◆ **YOUR OBJECTIVE**: Across the entries below, tally every line that holds the string "switching" and reply with the number only.

◆ **PROVIDED RECORDS**:

<file path="src/rtl/rs_pkg.sv">
package rs_pkg;
  localparam int ROT_W = 3;

  typedef enum logic [4:0] {
    ST_IDLE, ST_SEED_RD, ST_SEED_WT, ST_SEED_DLY,
    ST_THR_RD, ST_THR_WT, ST_GAP_RD, ST_GAP_WT, ST_GAP_DLY,
    ST_CONV, ST_WAIT, ST_ROT1, ST_ROT2, ST_ROT3, ST_ROT4,
    ST_WR, ST_OUT
  } rs_state_e;
endpackage

</file>
<file path="src/rtl/rs_word_ram.sv">
module rs_word_ram #(
  parameter int ADDR_W = 8,
  parameter int DATA_W = 16
) (
  input  logic              clk,
  input  logic              we,
  input  logic [ADDR_W-1:0] waddr,
  input  logic [DATA_W-1:0] wdata,
  input  logic [ADDR_W-1:0] raddr,
  output logic [DATA_W-1:0] rdata
);
  localparam int DEPTH = 1 << ADDR_W;
  logic [DATA_W-1:0] mem [DEPTH];

  always_ff @(posedge clk) begin
    if (we) mem[waddr] <= wdata;
    rdata <= mem[raddr];
  end
endmodule

</file>
<file path="src/rtl/rs_delay_ctr.sv">
module rs_delay_ctr #(
  parameter int W = 16
) (
  input  logic         clk,
  input  logic         rst_n,
  input  logic         load_i,
  input  logic [W-1:0] val_i,
  input  logic         dec_i,
  output logic         zero_o
);
  logic [W-1:0] cnt_q, cnt_d;

  always_comb begin
    cnt_d = cnt_q;
    if (load_i)     cnt_d = val_i;
    else if (dec_i) cnt_d = cnt_q - 1'b1;
  end

  always_ff @(posedge clk or negedge rst_n) begin
    if (!rst_n)                cnt_q <= '0;
    else if (load_i || dec_i)  cnt_q <= cnt_d;
  end

  assign zero_o = (cnt_q == '0);
endmodule

</file>
<file path="src/rtl/rs_thresh.sv">
module rs_thresh #(
  parameter int SAMPLE_W = 12,
  parameter int WORD_W   = 16
) (
  input  logic [WORD_W-1:0]   rnd_i,
  input  logic [SAMPLE_W-1:0] level_i,
  input  logic                chg_i,
  output logic                chg_o
);
  localparam int FW = SAMPLE_W - 2;
  localparam logic [SAMPLE_W-1:0] MID = 1 << (SAMPLE_W - 1);
  logic [SAMPLE_W-1:0] hi, lo;

  always_comb begin
    hi = MID + {2'b00, rnd_i[WORD_W-1 -: FW]};
    lo = MID - {2'b00, rnd_i[FW-1:0]};
    if (level_i > hi)      chg_o = 1'b0;
    else if (level_i < lo) chg_o = 1'b1;
    else                   chg_o = chg_i;
  end
endmodule

</file>
<file path="src/rtl/rs_rot_extract.sv">
module rs_rot_extract #(
  parameter int SAMPLE_W = 12,
  parameter int ROT_W    = 3,
  parameter int NIB_W    = 4
) (
  input  logic [SAMPLE_W-1:0] sample_i,
  input  logic [ROT_W-1:0]    amt_i,
  output logic [NIB_W-1:0]    nib_o
);
  always_comb begin
    for (int i = 0; i < NIB_W; i++)
      nib_o[i] = sample_i[(i + int'(amt_i)) % SAMPLE_W];
  end
endmodule

</file>
<file path="src/rtl/rand_sample_seq.sv">
module rand_sample_seq
  import rs_pkg::*;
#(
  parameter int SAMPLE_W = 12,
  parameter int WORD_W   = 16,
  parameter int ADDR_W   = 8,
  parameter int NIB_W    = 4,
  parameter int CNT_W    = 16
) (
  input  logic                clk,
  input  logic                rst_n,
  input  logic                start_i,
  input  logic [CNT_W-1:0]    word_count_i,
  input  logic [WORD_W-1:0]   mask_init_i,
  input  logic [WORD_W-1:0]   mask_gap_i,
  output logic                charge_o,
  output logic                busy_o,
  output logic                adc_start_o,
  input  logic                adc_done_i,
  input  logic [SAMPLE_W-1:0] adc_data_i,
  output logic                rnd_valid_o,
  input  logic                rnd_ready_i,
  output logic [WORD_W-1:0]   rnd_word_o,
  input  logic                pre_we_i,
  input  logic [ADDR_W-1:0]   pre_addr_i,
  input  logic [WORD_W-1:0]   pre_data_i
);
  localparam int NIBS  = WORD_W / NIB_W;
  localparam int IDX_W = $clog2(NIBS);
  localparam logic [ADDR_W-1:0] A1 = 1;
  localparam logic [ADDR_W-1:0] A2 = 2;
  localparam logic [ADDR_W-1:0] A3 = 3;
  localparam logic [IDX_W-1:0]  LAST_NIB = IDX_W'(NIBS - 1);

  rs_state_e           st_q, st_d;
  logic                chg_q, chg_d;
  logic [SAMPLE_W-1:0] prev_q, prev_d, samp_q, samp_d;
  logic [1:0]          roth_q, roth_d;
  logic [WORD_W-1:0]   acc_q, acc_d;
  logic [IDX_W-1:0]    nib_q, nib_d;
  logic [ADDR_W-1:0]   wp_q, wp_d;
  logic [CNT_W-1:0]    done_q, done_d;
  logic                vld_q, vld_d;

  logic [ADDR_W-1:0]   raddr, waddr;
  logic [WORD_W-1:0]   rdata, wdata;
  logic                int_we, ram_we;
  logic                dly_load, dly_dec, dly_zero;
  logic [WORD_W-1:0]   dly_val;
  logic                thr_chg;
  logic [NIB_W-1:0]    nib;

  assign ram_we = int_we | pre_we_i;
  assign waddr  = int_we ? wp_q  : pre_addr_i;
  assign wdata  = int_we ? acc_q : pre_data_i;

  rs_word_ram #(.ADDR_W(ADDR_W), .DATA_W(WORD_W)) u_ram (
    .clk(clk), .we(ram_we), .waddr(waddr), .wdata(wdata),
    .raddr(raddr), .rdata(rdata));

  rs_delay_ctr #(.W(WORD_W)) u_dly (
    .clk(clk), .rst_n(rst_n), .load_i(dly_load), .val_i(dly_val),
    .dec_i(dly_dec), .zero_o(dly_zero));

  rs_thresh #(.SAMPLE_W(SAMPLE_W), .WORD_W(WORD_W)) u_thr (
    .rnd_i(rdata), .level_i(prev_q), .chg_i(chg_q), .chg_o(thr_chg));

  rs_rot_extract #(.SAMPLE_W(SAMPLE_W), .ROT_W(ROT_W), .NIB_W(NIB_W)) u_rot (
    .sample_i(samp_q), .amt_i({roth_q, rdata[0]}), .nib_o(nib));

  // read address selection per state
  always_comb begin
    unique case (st_q)
      ST_SEED_RD: raddr = wp_q - A1;
      ST_THR_RD:  raddr = ~prev_q[ADDR_W-1:0];
      ST_GAP_RD:  raddr = prev_q[ADDR_W-1:0];
      ST_ROT1:    raddr = samp_q[ADDR_W-1:0] + A1;
      ST_ROT2:    raddr = samp_q[ADDR_W-1:0] + A2;
      ST_ROT3:    raddr = samp_q[ADDR_W-1:0] + A3;
      default:    raddr = prev_q[ADDR_W-1:0];
    endcase
  end

  // next-state logic
  always_comb begin
    st_d = st_q; chg_d = chg_q; prev_d = prev_q; samp_d = samp_q;
    roth_d = roth_q; acc_d = acc_q; nib_d = nib_q; wp_d = wp_q;
    done_d = done_q; vld_d = vld_q;
    int_we = 1'b0; dly_load = 1'b0; dly_dec = 1'b0; dly_val = '0;
    unique case (st_q)
      ST_IDLE: if (start_i) begin
        chg_d = 1'b1; done_d = '0; st_d = ST_SEED_RD;
      end
      ST_SEED_RD: st_d = ST_SEED_WT;
      ST_SEED_WT: begin
        dly_load = 1'b1; dly_val = rdata & mask_init_i; st_d = ST_SEED_DLY;
      end
      ST_SEED_DLY: if (dly_zero) st_d = ST_THR_RD; else dly_dec = 1'b1;
      ST_THR_RD: begin acc_d = '0; nib_d = '0; st_d = ST_THR_WT; end
      ST_THR_WT: begin chg_d = thr_chg; st_d = ST_GAP_RD; end
      ST_GAP_RD: st_d = ST_GAP_WT;
      ST_GAP_WT: begin
        dly_load = 1'b1; dly_val = rdata & mask_gap_i; st_d = ST_GAP_DLY;
      end
      ST_GAP_DLY: if (dly_zero) st_d = ST_CONV; else dly_dec = 1'b1;
      ST_CONV: st_d = ST_WAIT;
      ST_WAIT: if (adc_done_i) begin samp_d = adc_data_i; st_d = ST_ROT1; end
      ST_ROT1: st_d = ST_ROT2;
      ST_ROT2: begin roth_d[1] = rdata[0]; st_d = ST_ROT3; end
      ST_ROT3: begin roth_d[0] = rdata[0]; st_d = ST_ROT4; end
      ST_ROT4: begin
        acc_d[nib_q*NIB_W +: NIB_W] = nib;
        prev_d = samp_q;
        nib_d  = nib_q + 1'b1;
        st_d   = (nib_q == LAST_NIB) ? ST_WR : ST_GAP_RD;
      end
      ST_WR: begin int_we = 1'b1; wp_d = wp_q + A1; vld_d = 1'b1; st_d = ST_OUT; end
      ST_OUT: if (rnd_ready_i) begin
        vld_d  = 1'b0;
        done_d = done_q + 1'b1;
        st_d   = (done_d >= word_count_i) ? ST_IDLE : ST_THR_RD;
      end
      default: st_d = ST_IDLE;
    endcase
  end

  always_ff @(posedge clk or negedge rst_n) begin
    if (!rst_n) begin
      st_q <= ST_IDLE; chg_q <= 1'b0; prev_q <= '0; samp_q <= '0;
      roth_q <= '0; acc_q <= '0; nib_q <= '0; wp_q <= '0;
      done_q <= '0; vld_q <= 1'b0;
    end else begin
      st_q <= st_d; chg_q <= chg_d; prev_q <= prev_d; samp_q <= samp_d;
      roth_q <= roth_d; acc_q <= acc_d; nib_q <= nib_d; wp_q <= wp_d;
      done_q <= done_d; vld_q <= vld_d;
    end
  end

  assign charge_o    = chg_q;
  assign busy_o      = (st_q != ST_IDLE);
  assign adc_start_o = (st_q == ST_CONV);
  assign rnd_valid_o = vld_q;
  assign rnd_word_o  = acc_q;
endmodule

</file>
<file path="config.mk">
export PLATFORM = sky130hd
export DESIGN_NAME = rand_sample_seq
export DESIGN_NICKNAME = d
export VERILOG_FILES = /design/src/rtl/rs_pkg.sv /design/src/rtl/rs_word_ram.sv /design/src/rtl/rs_delay_ctr.sv /design/src/rtl/rs_thresh.sv /design/src/rtl/rs_rot_extract.sv /design/src/rtl/rand_sample_seq.sv
export SDC_FILE = /design/constraint.sdc
export NUM_CORES = 2
export LEC_CHECK = 0
export BUFFER_PORTS_ARGS = -buffer_cell sky130_fd_sc_hd__buf_2
export CAP_MARGIN = 20
export CELL_PAD_IN_SITES_DETAIL_PLACEMENT = 0
export CELL_PAD_IN_SITES_GLOBAL_PLACEMENT = 1
export CORE_MARGIN = 10
export CORE_UTILIZATION = 48
export DETAILED_ROUTE_END_ITERATION = 10
export PLACE_DENSITY_LB_ADDON = 0.1
export RECOVER_POWER = 100
export SLEW_MARGIN = 0
export SYNTH_ARGS = -nofsm -noshare
export SYNTH_HDL_FRONTEND = slang
export SYNTH_SLANG_ARGS = --single-unit
</file>
<file path="constraint.sdc">
create_clock -name clk -period 5.6 [get_ports clk]
set_input_delay 0.28 -clock clk [delete_from_list [all_inputs] [get_ports clk]]
set_output_delay 0.28 -clock clk [all_outputs]
set_load 0.05 [all_outputs]
</file>
==> impl_metrics.prom <==
# TYPE chip_impl_metric gauge
chip_impl_info{name="critical_path_cell_sequence",value="nand3b_1 > nor2_1 > inv_1 > fa_1 > xor2_1 > nor3_1 > a211oi_2 > nand2_8 > buf_12 > buf_4 > mux2i_1 > o21ai_0 > a221oi_1 > nor3_2 > or3_1 > a222oi_1 > buf_4 > nor4_1"} 1
chip_impl_metric{name="grt_use_total",unit="%"} 30.8
chip_impl_metric{name="clock-sinks",unit=""} 4203
chip_impl_metric{name="grt_first_pass_wirelength",unit="microns"} 844000
chip_impl_info{name="crit_top_cell",value="sky130_fd_sc_hd__buf_4"} 1
chip_impl_metric{name="dieArea",unit="sq um"} 378000
chip_impl_metric{name="ios",unit=""} 110
chip_impl_metric{name="stdcell_count",unit=""} 18500
chip_impl_metric{name="drt_iter0_drc",unit=""} 18500
chip_impl_metric{name="clock_latency",unit="ns"} 1.03
chip_impl_metric{name="cells_on_worst_hold_path",unit=""} 3
chip_impl_metric{name="timing.critical_path.fanout_max",unit=""} 25
chip_impl_metric{name="postSynthAreaPerCell",unit="sq um"} 13.4
chip_impl_info{name="failed_checks",value="capacitance limit, slew limit, setup timing"} 1
chip_impl_metric{name="synth_area",unit="sq um"} 170000
chip_impl_metric{name="grt_pass1_vias",unit=""} 108000
chip_impl_info{name="yosys.area.top_type",value="sky130_fd_sc_hd__edfxtp_1"} 1
chip_impl_metric{name="max_freq",unit="GHz"} 0.174
chip_impl_metric{name="cts.htree.levels",unit=""} 5
chip_impl_metric{name="initial_core_util",unit="%"} 48.2
chip_impl_metric{name="cp.buffers_inverters",unit=""} 4
chip_impl_metric{name="largest_net_degree_at_the_start_of_global_routing",unit=""} 126
chip_impl_metric{name="vias_per_cell",unit=""} 6.27
chip_impl_metric{name="final-hold-violation-count",unit=""} 0
chip_impl_metric{name="post-place-ws",unit="ns"} -0.644
chip_impl_info{name="final_cell_mix",value="sky130_fd_sc_hd__edfxtp_1 (4096), sky130_fd_sc_hd__nand2_1 (3407), sky130_fd_sc_hd__nand3_1 (958)"} 1
chip_impl_metric{name="max-slew-margin-rel",unit="%"} -111
chip_impl_metric{name="portion_of_the_clock_cycle_consumed_by_the_worst_path_in_the_final_layout",unit="%"} 103
chip_impl_metric{name="synth.yosys.seq_area_share",unit="%"} 73.9
chip_impl_metric{name="num_rows",unit=""} 218
chip_impl_metric{name="num-fill-cells",unit=""} 28400
chip_impl_info{name="cts.root.buffer_cell",value="sky130_fd_sc_hd__clkbuf_16"} 1
chip_impl_metric{name="clkTransAtPathRegs",unit="ns"} 0.06
chip_impl_metric{name="power_density",unit="nW/um^2"} 676
chip_impl_metric{name="cts_inserted_buffers",unit=""} 438
chip_impl_info{name="setup_repair_after_global_routing_missed_its_margin",value="yes"} 1
chip_impl_metric{name="timing.critical_path.required",unit="ns"} 6.48
chip_impl_info{name="final_common_cell",value="sky130_fd_sc_hd__edfxtp_1"} 1
chip_impl_metric{name="die_wd",unit="microns"} 615
chip_impl_info{name="cpMaxStageDelayCell",value="sky130_fd_sc_hd__a222oi_1"} 1
chip_impl_metric{name="post-route-cell-area",unit="sq um"} 197000
chip_impl_info{name="tritoncts",value="yes"} 1
chip_impl_metric{name="worst_pin_slew",unit="ns"} 3.17
chip_impl_info{name="worst_path_dominant_cell_family",value="compound AO/OA/AOI/OAI gates"} 1
chip_impl_metric{name="fin_worst_skew",unit="ns"} 0.0561
chip_impl_metric{name="yosys_warnings",unit=""} 0
chip_impl_metric{name="drive_gt1_share",unit="%"} 14.6
chip_impl_metric{name="period_minus_slack",unit="ns"} 5.76
chip_impl_metric{name="coreArea",unit="sq um"} 353000
chip_impl_metric{name="placed_instances",unit=""} 17600
chip_impl_metric{name="setup_viol",unit=""} 2
chip_impl_metric{name="area_growth_syn_to_layout",unit="%"} 15.9
chip_impl_info{name="synth.area.top_cells",value="sky130_fd_sc_hd__edfxtp_1 (72%), sky130_fd_sc_hd__nand2_1 (7.6%), sky130_fd_sc_hd__nand3_1 (2.8%)"} 1
chip_impl_metric{name="fin_util",unit="%"} 55.8
chip_impl_metric{name="yosys_register_bits",unit=""} 4203
chip_impl_metric{name="post-route-drc-count",unit=""} 0
chip_impl_metric{name="ir_drop",unit="uV"} 664
chip_impl_metric{name="final_antenna_net_count",unit=""} 0
chip_impl_metric{name="worst_r2r_path_depth",unit=""} 18
chip_impl_metric{name="synth_enable_flop_cells",unit=""} 4096
chip_impl_metric{name="critical_path_cell_count",unit=""} 18
chip_impl_info{name="outcome",value="complete, but fails checks"} 1
chip_impl_metric{name="worst_ep_arrival_time",unit="ns"} 6.64
chip_impl_metric{name="layout_setup_ws",unit="ns"} -0.162
chip_impl_metric{name="drv.max_cap_violation_count",unit=""} 2
chip_impl_info{name="synth_ff_type",value="sky130_fd_sc_hd__edfxtp_1"} 1
chip_impl_info{name="critical_path.startpoint_type",value="flop"} 1
chip_impl_metric{name="routed_wl",unit="microns"} 607000
chip_impl_metric{name="layout.nets",unit=""} 13600
chip_impl_metric{name="antenna_violations_before_repair",unit=""} 45
chip_impl_info{name="crit_type",value="flop to flop"} 1
chip_impl_metric{name="globalplace.congestion",unit=""} 0.930
chip_impl_info{name="worst_hold_path_type",value="primary input to flop"} 1
chip_impl_metric{name="post_drt_wl_per_cell",unit="microns"} 32.8
chip_impl_metric{name="leakage",unit="uW"} 0.0692
chip_impl_metric{name="slowest_delay",unit="ns"} 1.10
chip_impl_metric{name="post_synth_inst_count",unit=""} 12600
chip_impl_metric{name="finalPower",unit="uW"} 133000
chip_impl_metric{name="port_buffers",unit=""} 109
chip_impl_metric{name="detail_route.first_pass.iterations",unit=""} 7
chip_impl_metric{name="synth_top_area_share",unit="%"} 72.4
chip_impl_metric{name="grt-ovfl-total",unit=""} 0
chip_impl_metric{name="vias",unit=""} 116000
chip_impl_metric{name="post_synth_num_cell_types",unit=""} 92
chip_impl_metric{name="dpl.hpwl",unit="microns"} 378000
chip_impl_metric{name="number_of_pins_exceeding_their_max_slew_limit_in_the_final_report",unit=""} 93
chip_impl_info{name="timing.critical_path.to_type",value="flop"} 1
chip_impl_metric{name="asyncSetResetFlopFracSynth",unit="%"} 2.17
chip_impl_metric{name="postSynthNetCount",unit=""} 12800
chip_impl_metric{name="cts_max_path_buffers",unit=""} 4
chip_impl_metric{name="placement.cell_area",unit="sq um"} 182000
chip_impl_metric{name="die_y",unit="microns"} 615
[cell families after synthesis]
family                     Yosys count  synth area share [%]
adders and majority gates           54                 0.402
xor gates and xnor gates            48                 0.247
AOI/OAI and AO/OA                 1662                  6.86
DFF                               4203                  73.9
and+or+nand+nor                   5408                  13.6
buffers and inverters              900                  2.70
muxes                              362                  2.22
[Yosys cell counts, types with 13 or more instances]
library cell	instances
sky130_fd_sc_hd__o31ai_1	26
sky130_fd_sc_hd__a2111oi_0	21
sky130_fd_sc_hd__o21ai_0	132
sky130_fd_sc_hd__o211ai_1	26
sky130_fd_sc_hd__buf_1	47
sky130_fd_sc_hd__mux2i_1	328
sky130_fd_sc_hd__and3_1	333
sky130_fd_sc_hd__o22ai_1	129
sky130_fd_sc_hd__edfxtp_1	4096
sky130_fd_sc_hd__or3_1	14
sky130_fd_sc_hd__a21oi_1	348
sky130_fd_sc_hd__nor3_1	86
sky130_fd_sc_hd__clkbuf_1	204
sky130_fd_sc_hd__nand3_1	961
sky130_fd_sc_hd__o221ai_1	34
sky130_fd_sc_hd__a221oi_1	21
sky130_fd_sc_hd__dfxtp_1	16
sky130_fd_sc_hd__dfrtp_1	91
sky130_fd_sc_hd__a22o_1	17
sky130_fd_sc_hd__a311oi_1	344
sky130_fd_sc_hd__buf_6	19
sky130_fd_sc_hd__nand2_1	3446
sky130_fd_sc_hd__xor2_1	17
sky130_fd_sc_hd__a211oi_1	137
sky130_fd_sc_hd__ha_1	53
sky130_fd_sc_hd__a22oi_1	22
sky130_fd_sc_hd__mux2_2	25
sky130_fd_sc_hd__xnor2_1	31
sky130_fd_sc_hd__nor4_1	83
sky130_fd_sc_hd__a32oi_1	49
sky130_fd_sc_hd__buf_2	457
sky130_fd_sc_hd__inv_1	44
sky130_fd_sc_hd__nand3b_1	14
sky130_fd_sc_hd__nor2_1	338
sky130_fd_sc_hd__buf_4	125
sky130_fd_sc_hd__a31oi_1	219
sky130_fd_sc_hd__a21o_1	13
sky130_fd_sc_hd__nand4_1	49
[tightest hold or removal path, stage by stage]
cell and delay, ns:
sky130_fd_sc_hd__dlygate4sd3_1 0.52, sky130_fd_sc_hd__buf_2 0.09, sky130_fd_sc_hd__mux2_2 0.13
[stage by stage]
| stage | hold slack, ns | setup TNS (ns) |
|---|---|---|
| floorplan | -0.0156 | -368.97 |
| global placement | 0.265 | -4.87 |
| detailed placement | 0.267 | -2.46 |
| CTS | 0.0132 | -0.0626 |
| global route | 0.0754 | -0.0539 |
| finish | 0.0725 | -0.165 |
[flip-flops by register name, summed over array words and instances, names as in the netlist]
name         flops
rnd_valid_o      1
samp_q          12
u_ram.mem     4096
st_q             5
u_dly.cnt_q     16
prev_q          12
charge_o         1
wp_q             8
rnd_word_o      16
roth_q           2
nib_q            2
done_q          16
u_ram.rdata     16
[where the power goes]
| part | leakage, uW | switching (uW) | internal [uW] | total (uW) |
|---|---|---|---|---|
| logic | 0.0242 | 48600 | 20400 | 69000 |
| registers | 0.0382 | 554 | 35100 | 35700 |
| clock network | 0.00682 | 12400 | 16100 | 28500 |
| total | 0.0692 | 61500 | 71700 | 133000 |
[what timing repair did]
action	4_1_cts	5_1_grt
setup endpoints to repair	10	9
setup buffers	5	10
hold endpoints to repair	168	0
gates resized for setup	18	19
pin swaps	4	5
cloned	1	1
hold buffers	52	0
[metal layers]
| metal | vias up | part of all wire [%] | GRT usage, % |
|---|---|---|---|
| met5 | - | 0.014 | 0 |
| met4 | 14 | 4.1 | 11.3 |
| met3 | 1097 | 12 | 7.58 |
| met2 | 7099 | 43 | 44.6 |
| met1 | 59100 | 41 | 45.3 |
| li1 | 48900 | - | - |
[final cells by class]
| class | count | area, sq um | share of cell area [%] |
|---|---|---|---|
| well taps | 4730 | 5920 | 3.01 |
| diodes | 25 | 62.6 | 0.0318 |
| repair buffers | 1189 | 10700 | 5.42 |
| flip-flops and latches | 4203 | 126000 | 63.8 |
| inverters | 44 | 165 | 0.0839 |
| clock buffers | 549 | 11600 | 5.89 |
| multi-input cells | 7535 | 40600 | 20.6 |
| clock inverters | 259 | 2290 | 1.16 |
[path summary, 6_finish.rpt]
kind	start	endpoint	slack [ns]
setup / recovery	st_q[4]$_DFFE_PN0P_	u_ram.rdata[2]$_DFF_P_	-0.16
hold / removal	adc_data_i[11]	samp_q[11]$_DFFE_PN0P_	0.07
setup reg to reg	st_q[4]$_DFFE_PN0P_	u_ram.rdata[2]$_DFF_P_	-0.16
hold reg to reg	rnd_valid_o$_DFFE_PN0P_	rnd_valid_o$_DFFE_PN0P_	0.48
max in group asynchronous	rst_n	rnd_word_o[1]$_DFFE_PN0P_	2.06
min in group asynchronous	rst_n	done_q[9]$_DFFE_PN0P_	1.23
Power figures use the tool's default switching activity.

◆ **WRITTEN REPLY**: 2